02/10/2012

Mon jardin


Mes excursions les plus lentes sont celles destinées au jardin, que j'ai dépierré en soulevant un à un ces cailloux tombés de la murette effondrée. 

Pendant un mois entier je les ai charriés avec une brouette. C'est une activité mécanique étonnante dans sa répétition calme et douce. J'ai rempli deux fois la remorque que le voisin m'a prêtée. Ca fait près de quatre tonnes de cailloux. J'en ai eu le dos cassé pendant longtemps, les mains sensibles pendant des jours. Il faisait chaud, aussi.
C'est long, un mois. On prend des habitudes et l'avenir devient un présent éternel, un élastique qui s'étire. Puis, vers la fin, le temps s'est ramassé, il fallait faire vite pour arriver au plaisir de voir la terre débarrassée de ces scories, qu'elle puisse de nouveau porter des fleurs et des fruits.
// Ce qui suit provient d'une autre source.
--- src/rtl/bc_guess_scorer.sv ---
// Bulls-and-cows game core: loads a secret, then scores each guess over four cycles
// and tracks attempts until the game is won or lost.
module bc_guess_scorer #(
  parameter int unsigned DIGIT_W   = 3,
  parameter int unsigned MAX_TRIES = 15
) (
  input  logic               clk,
  input  logic               rst,
  input  logic [DIGIT_W-1:0] inp_a,
  input  logic [DIGIT_W-1:0] inp_b,
  input  logic [DIGIT_W-1:0] inp_c,
  input  logic [DIGIT_W-1:0] inp_d,
  input  logic               save,
  output logic [2:0]         bulls,
  output logic [2:0]         cows,
  output logic [3:0]         attempts,
  output logic               result_valid,
  output logic               secret_loaded,
  output logic               busy,
  output logic               dup_err,
  output logic               win,
  output logic               lose
);

  localparam int unsigned NUM_DIGITS = 4;
  localparam int unsigned CNT_W      = 3;
  localparam int unsigned ATT_W      = 4;
  localparam int unsigned IDX_W      = 2;

  typedef enum logic [2:0] {
    S_WAIT_SECRET,
    S_READY,
    S_SCORE,
    S_REPORT,
    S_WIN,
    S_LOSE
  } state_t;

  state_t             r_state;
  state_t             w_next;

  logic [DIGIT_W-1:0] r_secret [NUM_DIGITS];
  logic [DIGIT_W-1:0] r_guess  [NUM_DIGITS];
  logic [DIGIT_W-1:0] w_digits [NUM_DIGITS];
  logic [IDX_W-1:0]   r_idx;
  logic [CNT_W-1:0]   r_bull_acc;
  logic [CNT_W-1:0]   r_cow_acc;
  logic [CNT_W-1:0]   r_bulls;
  logic [CNT_W-1:0]   r_cows;
  logic [ATT_W-1:0]   r_attempts;
  logic               r_result_valid;
  logic               r_secret_loaded;
  logic               r_busy;
  logic               r_dup_err;
  logic               r_win;
  logic               r_lose;

  logic               w_dup;
  logic [DIGIT_W-1:0] w_guess_digit;
  logic               w_is_bull;
  logic               w_in_secret;
  logic [ATT_W-1:0]   w_att_inc;
  logic               w_win_now;
  logic               w_lose_now;

  assign w_digits[0] = inp_a;
  assign w_digits[1] = inp_b;
  assign w_digits[2] = inp_c;
  assign w_digits[3] = inp_d;

  assign w_dup = (inp_a == inp_b) || (inp_a == inp_c) || (inp_a == inp_d) ||
                 (inp_b == inp_c) || (inp_b == inp_d) || (inp_c == inp_d);

  assign w_guess_digit = r_guess[r_idx];
  assign w_is_bull     = (w_guess_digit == r_secret[r_idx]);

  // Cow: the current guess digit appears at some other secret position
  always_comb begin
    w_in_secret = 1'b0;
    for (int j = 0; j < NUM_DIGITS; j++) begin
      if ((IDX_W'(j) != r_idx) && (r_secret[j] == w_guess_digit)) w_in_secret = 1'b1;
    end
  end

  assign w_att_inc  = (r_attempts == '1) ? r_attempts : r_attempts + ATT_W'(1);
  assign w_win_now  = (r_bull_acc == CNT_W'(NUM_DIGITS));
  assign w_lose_now = (w_att_inc == ATT_W'(MAX_TRIES));

  always_ff @(posedge clk) begin
    if (rst) r_state <= S_WAIT_SECRET;
    else     r_state <= w_next;
  end

  always_comb begin
    w_next = r_state;
    case (r_state)
      S_WAIT_SECRET: if (save && !w_dup) w_next = S_READY;
      S_READY:       if (save && !w_dup) w_next = S_SCORE;
      S_SCORE:       if (r_idx == IDX_W'(NUM_DIGITS - 1)) w_next = S_REPORT;
      S_REPORT: begin
        if (w_win_now)       w_next = S_WIN;
        else if (w_lose_now) w_next = S_LOSE;
        else                 w_next = S_READY;
      end
      S_WIN, S_LOSE: if (save) w_next = S_WAIT_SECRET;
      default:       w_next = S_WAIT_SECRET;
    endcase
  end

  // Datapath and registered outputs, keyed on the current state
  always_ff @(posedge clk) begin
    if (rst) begin
      for (int i = 0; i < NUM_DIGITS; i++) begin
        r_secret[i] <= '0;
        r_guess[i]  <= '0;
      end
      r_idx           <= '0;
      r_bull_acc      <= '0;
      r_cow_acc       <= '0;
      r_bulls         <= '0;
      r_cows          <= '0;
      r_attempts      <= '0;
      r_result_valid  <= 1'b0;
      r_secret_loaded <= 1'b0;
      r_busy          <= 1'b0;
      r_dup_err       <= 1'b0;
      r_win           <= 1'b0;
      r_lose          <= 1'b0;
    end else begin
      r_result_valid <= 1'b0;
      r_dup_err      <= 1'b0;
      case (r_state)
        S_WAIT_SECRET: begin
          if (save) begin
            if (w_dup) begin
              r_dup_err <= 1'b1;
            end else begin
              for (int i = 0; i < NUM_DIGITS; i++) r_secret[i] <= w_digits[i];
              r_secret_loaded <= 1'b1;
              r_attempts      <= '0;
            end
          end
        end
        S_READY: begin
          if (save) begin
            if (w_dup) begin
              r_dup_err <= 1'b1;
            end else begin
              for (int i = 0; i < NUM_DIGITS; i++) r_guess[i] <= w_digits[i];
              r_bull_acc <= '0;
              r_cow_acc  <= '0;
              r_idx      <= '0;
              r_busy     <= 1'b1;
            end
          end
        end
        S_SCORE: begin
          if (w_is_bull)        r_bull_acc <= r_bull_acc + CNT_W'(1);
          else if (w_in_secret) r_cow_acc  <= r_cow_acc + CNT_W'(1);
          r_idx <= r_idx + IDX_W'(1);
        end
        S_REPORT: begin
          r_bulls        <= r_bull_acc;
          r_cows         <= r_cow_acc;
          r_result_valid <= 1'b1;
          r_attempts     <= w_att_inc;
          r_busy         <= 1'b0;
          if (w_win_now)       r_win  <= 1'b1;
          else if (w_lose_now) r_lose <= 1'b1;
        end
        S_WIN, S_LOSE: begin
          if (save) begin
            r_win           <= 1'b0;
            r_lose          <= 1'b0;
            r_bulls         <= '0;
            r_cows          <= '0;
            r_attempts      <= '0;
            r_secret_loaded <= 1'b0;
          end
        end
        default: ;
      endcase
    end
  end

  assign bulls         = r_bulls;
  assign cows          = r_cows;
  assign attempts      = r_attempts;
  assign result_valid  = r_result_valid;
  assign secret_loaded = r_secret_loaded;
  assign busy          = r_busy;
  assign dup_err       = r_dup_err;
  assign win           = r_win;
  assign lose          = r_lose;

endmodule

--- config.mk ---
export PLATFORM = sky130hd
export DESIGN_NAME = bc_guess_scorer
export DESIGN_NICKNAME = d
export VERILOG_FILES = /design/src/rtl/bc_guess_scorer.sv
export SDC_FILE = /design/constraint.sdc
export NUM_CORES = 1
export LEC_CHECK = 0
export CAP_MARGIN = 30
export CORE_ASPECT_RATIO = 0.5
export CORE_MARGIN = 3
export CORE_UTILIZATION = 35
export DETAILED_ROUTE_END_ITERATION = 7
export HOLD_SLACK_MARGIN = 0.05
export PLACE_DENSITY = 0.52
export SLEW_MARGIN = 20
export SYNTH_ARGS = -nofsm -noshare
export SYNTH_HDL_FRONTEND = slang
export SYNTH_SLANG_ARGS = --single-unit
export TNS_END_PERCENT = 5
--- constraint.sdc ---
create_clock -name clk -period 2.92 [get_ports clk]
set_clock_uncertainty 0.2 [all_clocks]
set_input_delay 0.438 -clock clk [delete_from_list [all_inputs] [get_ports clk]]
set_output_delay 0.438 -clock clk [all_outputs]
set_load 0.01 [all_outputs]
==> flow_metrics.py, run 1 <==
metrics = {
    "global_routing": {
        "grtUsageMet1": 0.188,
        "grt_pass1_vias": 1845,
        "busiest_layer": "met2",
        "gr-usage-met3": 0.0366,
        "grt_max_degree": 18,
        "grt_overflow": 0,
        "track_usage": 0.142,
        "grt_pass1_wl_mm": 9.43,
        "met2_usage": 0.235,
        "antenna_found_initial": 0,
    },
    "place": {
        "hpwl_mm": 4.58,
        "gp_congestion": 0.780,
        "pre_cts_ws_ns": 0.0693,
        "dp_cells": 379,
        "portBuffers": 30,
    },
    "finish": {
        "fin_nets": 313,
        "syn2layout_area_growth_pct": 24.9,
        "stdcell_count": 387,
        "final_common_cell": "clkdlybuf4s50_1",
        "drive_gt1_frac": 0.103,
        "antenna_cells": 0,
        "final_cell_mix": "30 x clkdlybuf4s50_1, 29 x dfxtp_1, 24 x and2_1, 24 x edfxtp_1, 22 x nor2_1",
    },
    "sta": {
        "min_period_over_period": 0.932,
        "hold_viol_final": 0,
        "slew_headroom": 0.736,
        "slew_viol_final": 0,
        "tightest_slew_ns": 0.392,
        "setup_viol_count_final": 0,
        "hold_ws_ns": 0.269,
        "tns_ns": 0,
        "rsz0062_at_grt": "false",
        "fmax_mhz": 367,
        "setup_ws_ns": 0.199,
        "final.min_clock_period_ns": 2.72,
    },
    "logic_synthesis": {
        "ys_ff_latch": 53,
        "synthesis.nets": 271,
        "synth-seq-area-share": 0.479,
        "synth_flop_cell": "dfxtp_1",
        "synthArstFlopShare": 0,
        "ys_types": 45,
        "syn_avg_cell_area_um2": 11.0,
        "syn_area_um2": 2720,
        "yosysWarnings": 0,
        "synth_enable_flop_cells": 24,
        "syn_inst": 248,
    },
    "clock_network": {
        "clkTransAtPathRegs_ns": 0.07,
        "clock_latency_ns": 0.30,
        "cts_root_buf": "clkbuf_16",
        "cts_buffers": 5,
        "ctsHoldBuffers": 0,
        "postCtsSetupBuffers": 0,
        "cts_sinks": 53,
        "htreeDepth": 2,
        "cts.path.max_buffers": 2,
        "cts_tree": "yes",
        "cts_resized": 0,
    },
    "power_and_ir_drop": {
        "peakVddDrop_v": 0.000227,
        "leakage_nw": 1.27,
        "power.density_nw_per_um2": 540,
        "p_total_mw": 1.83,
    },
    "worst_setup_path": {
        "crit_required_ns": 2.94,
        "worstPathMaxFanout": 6,
        "cp-end-kind": "flop",
        "cp-start-kind": "flop",
        "ff2ff_setup_slack_ns": 0.20,
        "crit_type": "flop to flop",
        "cp_data_arrival_time_ns": 2.75,
    },
    "die": {
        "start_util": 0.366,
        "core-area_um2": 7430,
        "ios": 31,
        "die_height_um": 68.3,
        "rows": 22,
        "fp.dieW_um": 131,
        "dieArea_um2": 8930,
    },
    "drt": {
        "route.detailed.drc": 0,
        "drt-initial-drc-count": 79,
        "vias": 1871,
        "routed_wl_mm": 5.98,
        "routed_via_density": 4.83,
        "firstDrtPassIters": 4,
        "wire_per_inst_um": 15.4,
        "ant_nets": 0,
    },
    "run": {
        "drv_cap": 0,
    },
    "worst_hold_path": {
        "hold_path.class": "flop to flop",
    },
    "run_status": {
        "status": "finished clean",
    },
}
per-layer routing:
| layer | wire [um] | vias up |
|---|---|---|
| met1 | 3010 | 871 |
| met2 | 2710 | 23 |
| met3 | 186 | 8 |
| li1 | - | 969 |
| met4 | 68 | 0 |
| met5 | 0 | - |
power by group:
group          leakage [nW]  internal (mW)  switching (mW)
logic                 0.707          0.159           0.162
registers             0.486          0.833          0.0382
clock network        0.0782          0.372           0.271
total                  1.27           1.36           0.471
final timing paths:
path	start	endpoint	cells after the start
max	flop	r_cow_acc[2]	8
min	bulls[1]	bulls[1]	2
max reg2reg	flop	r_cow_acc[2]	8
min reg2reg	bulls[1]	bulls[1]	2
worst max-delay path, stage by stage, from the launching register on:
cell and delay (ns):
dfxtp_1 0.36, buf_12 0.14, mux4_2 0.59, xor2_1 0.19
o41ai_2 0.30, or4_1 0.18, o211ai_2 0.19, or3_1 0.35
a21oi_1 0.14
flip-flops by register name, summed over array words and instances, names as in the netlist, 2 cells and up, named ones only:
name and flops:
r_guess 12, r_secret 12, attempts 4, bulls 3
cows 3, r_bull_acc 3, r_cow_acc 3, r_state 3
r_idx 2
cells by family after synthesis:
kind of cell	synth area share
AOI/OAI and AO/OA	0.0948
buffers and inverters	0.0290
adders and majority gates	0.0368
DFF	0.479
muxes	0.0649
and+or+nand+nor	0.177
xor gates and xnor gates	0.119
area by class of cell:
class / count / area (um^2)
repair buffers: 43 / 435
multi-input cells: 178 / 1340
clock inverters: 2 / 16.3
flip-flops and latches: 53 / 1300
well taps: 96 / 120
inverters: 9 / 33.8
clock buffers: 6 / 150
fillers: 716 / 4040
per-stage QoR:
step           cell area [um^2]  utilization
2_1_floorplan              2720            -
3_3_place_gp               3230        0.435
3_5_place_dp               3230        0.435
4_1_cts                    3400        0.457
5_1_grt                    3400        0.457
6_report                   3400        0.457
synthesized netlist by cell type (2+ instances only):
cell type	n	area, um^2
o31ai_1	2	15.0
buf_6	2	22.5
nand4_1	4	25.0
clkbuf_1	6	22.5
xnor2_1	18	158
o21ai_0	5	25.0
a21oi_1	8	40.0
mux4_1	3	78.8
nand2b_1	4	25.0
and2_1	24	150
a22oi_1	3	22.5
xor2_1	19	166
nor3b_1	2	15.0
nor3_1	3	15.0
a22o_1	2	17.5
mux2i_1	3	30.0
inv_1	9	33.8
o31a_1	2	17.5
o21a_1	2	15.0
nor2_1	22	82.6
ha_1	8	100
dfxtp_1	29	581
nor2b_1	3	18.8
nand2_1	11	41.3
nor4_1	5	31.3
edfxtp_1	24	721
mux4_2	3	67.6
nand3_1	4	20.0
a31oi_1	2	12.5
No activity file was read; power rests on OpenSTA's default activity.
==> inputs of run 2 (changes only) <==
--- a/config.mk
+++ b/config.mk
@@ -12,6 +12,7 @@
 export DETAILED_ROUTE_END_ITERATION = 7
 export HOLD_SLACK_MARGIN = 0.05
 export PLACE_DENSITY = 0.52
+export SETUP_SLACK_MARGIN = 0.02
 export SLEW_MARGIN = 20
 export SYNTH_ARGS = -nofsm -noshare
 export SYNTH_HDL_FRONTEND = slang
==> results of run 2 <==
No change in the layout: final DEF, timing and power equal those of run 1.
Il fallait aussi conjurer aussi le changement à venir, la rupture.

A la fin, j'ai construit de petits murets : c'était un accord que je prenais avec moi-même, comme si j'étais en train de tricher avec quelqu'un alors qu'il n'y avait que moi. Comme excuse, j'ai trouvé que c'était tout à fait raisonnable de séparer les fraises des tomates que je planterai plus tard à cet endroit-là.